When the NBN was first touted over a decade ago, we expected a high-speed network using the latest technology. But after a change in government we saw the original vision crushed and we landed with the multi-technology mix pushed by the Coalition government.
That’s left us with a mix of technology that has made NBN Co’s deployment task more difficult and led to consumers getting a wild mix of different performance outcomes. Now, the outgoing boss of NBN Co has spoken out, saying the use of copper is at the heart of many of the network’s problems.
With the surge in complaints about the NBN hitting the telecommunications Industry Ombudsman’s (TIO) office, it’s not surprising Morrow, who is leaving NBN Co later this year, had some things to say. While the roll-out of the network moving along, it’s clear there are lots of people who aren’t happy.
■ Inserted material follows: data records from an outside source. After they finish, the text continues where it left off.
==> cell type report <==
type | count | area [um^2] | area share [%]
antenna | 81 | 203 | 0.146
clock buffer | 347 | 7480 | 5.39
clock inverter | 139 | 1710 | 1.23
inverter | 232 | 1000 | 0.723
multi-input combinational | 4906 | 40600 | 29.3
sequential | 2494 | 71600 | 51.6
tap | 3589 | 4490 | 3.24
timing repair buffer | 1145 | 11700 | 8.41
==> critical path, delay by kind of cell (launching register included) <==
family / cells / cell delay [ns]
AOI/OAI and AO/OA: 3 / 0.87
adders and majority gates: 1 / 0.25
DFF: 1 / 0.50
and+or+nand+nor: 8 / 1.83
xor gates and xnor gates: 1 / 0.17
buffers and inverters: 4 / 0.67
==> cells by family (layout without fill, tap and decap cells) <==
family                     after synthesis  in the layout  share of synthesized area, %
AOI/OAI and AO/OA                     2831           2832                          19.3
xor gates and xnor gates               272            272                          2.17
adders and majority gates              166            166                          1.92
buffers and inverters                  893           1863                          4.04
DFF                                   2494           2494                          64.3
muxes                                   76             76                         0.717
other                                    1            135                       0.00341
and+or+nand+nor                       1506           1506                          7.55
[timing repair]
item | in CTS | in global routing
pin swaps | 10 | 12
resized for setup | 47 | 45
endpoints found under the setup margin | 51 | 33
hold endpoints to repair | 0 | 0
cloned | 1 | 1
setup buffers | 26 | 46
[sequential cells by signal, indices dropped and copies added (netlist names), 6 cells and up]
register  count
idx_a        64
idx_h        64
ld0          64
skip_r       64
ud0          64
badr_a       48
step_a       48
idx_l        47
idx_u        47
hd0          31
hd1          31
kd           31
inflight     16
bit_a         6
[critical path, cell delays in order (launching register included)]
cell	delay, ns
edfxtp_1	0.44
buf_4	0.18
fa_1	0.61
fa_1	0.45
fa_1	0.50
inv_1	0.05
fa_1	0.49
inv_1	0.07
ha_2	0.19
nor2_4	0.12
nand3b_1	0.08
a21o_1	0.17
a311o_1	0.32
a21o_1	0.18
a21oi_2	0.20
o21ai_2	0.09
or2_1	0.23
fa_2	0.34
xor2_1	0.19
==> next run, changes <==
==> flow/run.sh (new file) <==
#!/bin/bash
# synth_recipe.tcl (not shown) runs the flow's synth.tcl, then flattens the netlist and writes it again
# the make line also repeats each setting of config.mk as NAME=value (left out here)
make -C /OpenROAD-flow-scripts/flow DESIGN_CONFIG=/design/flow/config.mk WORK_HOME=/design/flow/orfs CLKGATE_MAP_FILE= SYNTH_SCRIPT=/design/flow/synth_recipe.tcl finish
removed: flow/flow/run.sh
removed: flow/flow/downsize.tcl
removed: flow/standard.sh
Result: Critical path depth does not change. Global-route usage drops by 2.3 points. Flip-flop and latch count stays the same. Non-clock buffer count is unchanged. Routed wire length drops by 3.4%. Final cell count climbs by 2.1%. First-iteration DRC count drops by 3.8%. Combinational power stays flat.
Background: an optimization exercise with open tools, aiming at small area, a short achievable clock period and few clock cycles per item. Do not read the settings as production practice. Where RTL was checked, it was by simulation tests only, not by an equivalence proof against the original. No functional check of the RTL was part of runs 3 and 4. In every run shown here, the design's own scripts or RTL, not TritonCTS, make the clock network. No driver is modelled on the clock port, so clock power and skew are understated where the tree is cut down; a real chip needs a root buffer or a tree. No activity file was given, so power comes from the tool's default toggle rates.

## flow/design.v

```verilog
module subordinate #(
    localparam DATA_WIDTH = 32,
    localparam ADDRESS_WIDTH = 4
) (
    input  axi_aclk_in,
    input  axi_aresetn_in,
    input  [ADDRESS_WIDTH-1:0] axi_awaddr_in,
    input  [2:0] axi_awprot_in,
    input  axi_awvalid_in,
    input  [DATA_WIDTH-1:0] axi_wdata_in,
    input  [ADDRESS_WIDTH-1:0] axi_wstrb_in,
    input  axi_wvalid_in,
    input  axi_bready_in,
    input  [ADDRESS_WIDTH-1:0] axi_araddr_in,
    input  [2:0] axi_arprot_in,
    input  axi_arvalid_in,
    input  axi_rready_in,
    output axi_awready_out,
    output axi_wready_out,
    output [1:0] axi_bresp_out,
    output axi_bvalid_out,
    output axi_arready_out,
    output [DATA_WIDTH-1:0] axi_rdata_out,
    output [1:0] axi_rresp_out,
    output axi_rvalid_out
);
    reg [4*DATA_WIDTH-1:0] regs;
    wire write = axi_awvalid_in && axi_wvalid_in && axi_bready_in;
    assign axi_awready_out = axi_wvalid_in && axi_bready_in;
    assign axi_wready_out  = axi_awvalid_in && axi_bready_in;
    wire [DATA_WIDTH-1:0] wd = axi_wdata_in & {DATA_WIDTH{axi_aresetn_in}};
    integer n, k;
    always @(posedge axi_aclk_in)
        for (n = 0; n < 4; n = n + 1)
            for (k = 0; k < DATA_WIDTH/8; k = k + 1)
                if (!axi_aresetn_in || (write && axi_awaddr_in[3:2] == n && axi_wstrb_in[k]))
                    regs[n*DATA_WIDTH+k*8+:8] <= wd[k*8+:8];
    reg bvalid;
    always @(posedge axi_aclk_in)
        if (!axi_aresetn_in)
            bvalid <= 1'b0;
        else if (axi_bready_in)
            bvalid <= write;
    assign axi_bvalid_out = bvalid;
    assign axi_bresp_out  = 2'b00;
    reg                  rvalid;
    reg [DATA_WIDTH-1:0] rdata;
    assign axi_arready_out = axi_rready_in;
    always @(posedge axi_aclk_in)
        if (!axi_aresetn_in)
            rvalid <= 1'b0;
        else if (axi_rready_in)
            rvalid <= axi_arvalid_in;
    always @(posedge axi_aclk_in)
        if (axi_rready_in)
            rdata <= regs[axi_araddr_in[3:2]*DATA_WIDTH+:DATA_WIDTH];
    assign axi_rvalid_out = rvalid;
    assign axi_rdata_out  = rdata;
    assign axi_rresp_out  = 2'b00;
endmodule
```
Background: an optimization exercise with open tools, aiming at small area, a short achievable clock period and few clock cycles. Do not read the settings as production practice. Function was checked by simulation only, so behaviour that the tests miss may differ from the original. Power is estimated from default activity; no workload was simulated.

## divider
module divider (
    input div_clk,
    input resetn,
    input div,
    input div_signed,
    input [31:0] x,
    input [31:0] y,
    output [31:0] s,
    output [31:0] r,
    output complete
);
clock: 10.0 ns
lec_check: 0
cap_margin: 20
core_margin: 2
core_utilization: 40
slew_margin: 20
synth_hierarchical: 1
synth_minimum_keep_size: 0
standard.sh (not shown) runs the stock make flow with config.mk's settings and CLKGATE_MAP_FILE= SYNTH_SCRIPT=/design/flow/synth_recipe.tcl, a recipe that flattens the netlist after the stock synthesis.
==> flow/flow/run.sh <==
#!/bin/bash
# The standard layout (standard.sh, so the standard synthesis, floorplan,
# power grid, placement, clock tree and routing), with two changes:
# - the ports are buffered with sky130_fd_sc_hd__buf_1 rather than the delay
#   cell the standard buffer_ports picks on its own;
# - timing repair aims at a 4 ns period (setup margin 6 ns).
# make's full output goes to flow_make.log here; each ORFS step also writes
# its own log under orfs/logs/.
set -euo pipefail
bash standard.sh "BUFFER_PORTS_ARGS=-buffer_cell sky130_fd_sc_hd__buf_1" \
    SETUP_SLACK_MARGIN=6 finish > flow_make.log 2>&1
The first run ran to the end with no violations.
Testbench counts at the start, summed over its fixed seeds: cycles 159,385.
From an optimization exercise on the open Yosys and OpenROAD flow, aimed at small area, a short achievable clock period and few clock cycles; shortcuts taken in it are not production practice. The RTL of this run was laid out without a check of its function.

### flow/flow/run.sh
#!/bin/bash
# The standard layout (standard.sh: the standard synthesis, then ORFS to the
# final layout), with timing repair aiming at 6.0 ns of setup slack instead of
# config.mk's 5, so that it works further on the paths it shortens.
set -euo pipefail
sed 's/SETUP_SLACK_MARGIN=[0-9.]*/SETUP_SLACK_MARGIN=6.0/' standard.sh > standard_margin.sh
bash standard_margin.sh > standard.log 2>&1
### flow/standard.sh
#!/bin/bash
# synth_recipe.tcl (not shown) runs the flow's synth.tcl, then flattens the netlist and writes it again
# the make line also repeats each setting of config.mk as NAME=value (left out here)
make -C /OpenROAD-flow-scripts/flow DESIGN_CONFIG=/design/flow/config.mk WORK_HOME=/design/flow/orfs CLKGATE_MAP_FILE= SYNTH_SCRIPT=/design/flow/synth_recipe.tcl "${@:-finish}"
### flow/config.mk
export PLATFORM = sky130hd
export DESIGN_NAME = JAM
export DESIGN_NICKNAME = JAM
export VERILOG_FILES = /design/flow/design.v
export SDC_FILE = /design/flow/constraint.sdc
export NUM_CORES = 4
export LEC_CHECK = 0
export ABC_AREA = 1
export CAP_MARGIN = 20
export CORE_MARGIN = 2
export CORE_UTILIZATION = 50
export PLACE_DENSITY = 0.65
export SETUP_SLACK_MARGIN = 5
export SLEW_MARGIN = 20
### flow/constraint.sdc
create_clock -name core_clock -period 10.0 [get_ports {CLK}]
set_input_delay 2.0000 -clock core_clock [delete_from_list [all_inputs] [get_ports {CLK}]]
set_output_delay 2.0000 -clock core_clock [all_outputs]
set_load 0.01 [all_outputs]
Morrow agreed that the original model, where the vast majority of premises would be connected to a fibre-optic cable that would deliver the fastest speeds and best reliability, was best. He achnowledged in a paper published by NBN Co and reported by the ABC that the multi-technology mix didn’t bring the same peak performance to users but that it did make the project cheaper – even taking into account the higher fault rates caused by non-fibre technologies.
In an address to the National Press Club, Morrow discussed the findings of research conducted by economics researchers, AlphaBeta. That research was able to match up data from the recent census with NBN’s rollout data to give a very precise snapshot of what the NBN has delivered. He called this the “NBN effect”.
The research showed that where the NBN was available, new business establishment was running at five times the rate of areas where the NBN hadn’t reached. And the self-employed women in NBN regions grew at an average 2.3 per cent every year, compared to just 0.1 per cent in non-NBN areas. He also cited work done by CSIRO in helping people in remote communities where there was a historically high incidence of serious – but easily treated – eye disease. The NBN allowed thousands of eye tests, and early diagnosis, to be completed remotely.
There’s little doubt that the NBN, as it it exists today, is making a positive difference. But the challenge remains to ensure it meets the needs of the future.
Morrow published an interesting summary of the challenges he has seen in his oversight of the NBN’s development via LinkedIn. In particular, he notes the challenges of the multi-technology mix including the technical problems and how this leads to end-user confusion.
In a perfect world, we’d all have low-cost access to a fast, ubiquitous network. And we would have been close to that if the original plan for a fibre to (almost) every home or office network had remained the plan. But politics resulted in the multi-technology mix. And many of the complaints that NBN Co faces are a result of that policy decision – something that Morrow has noted.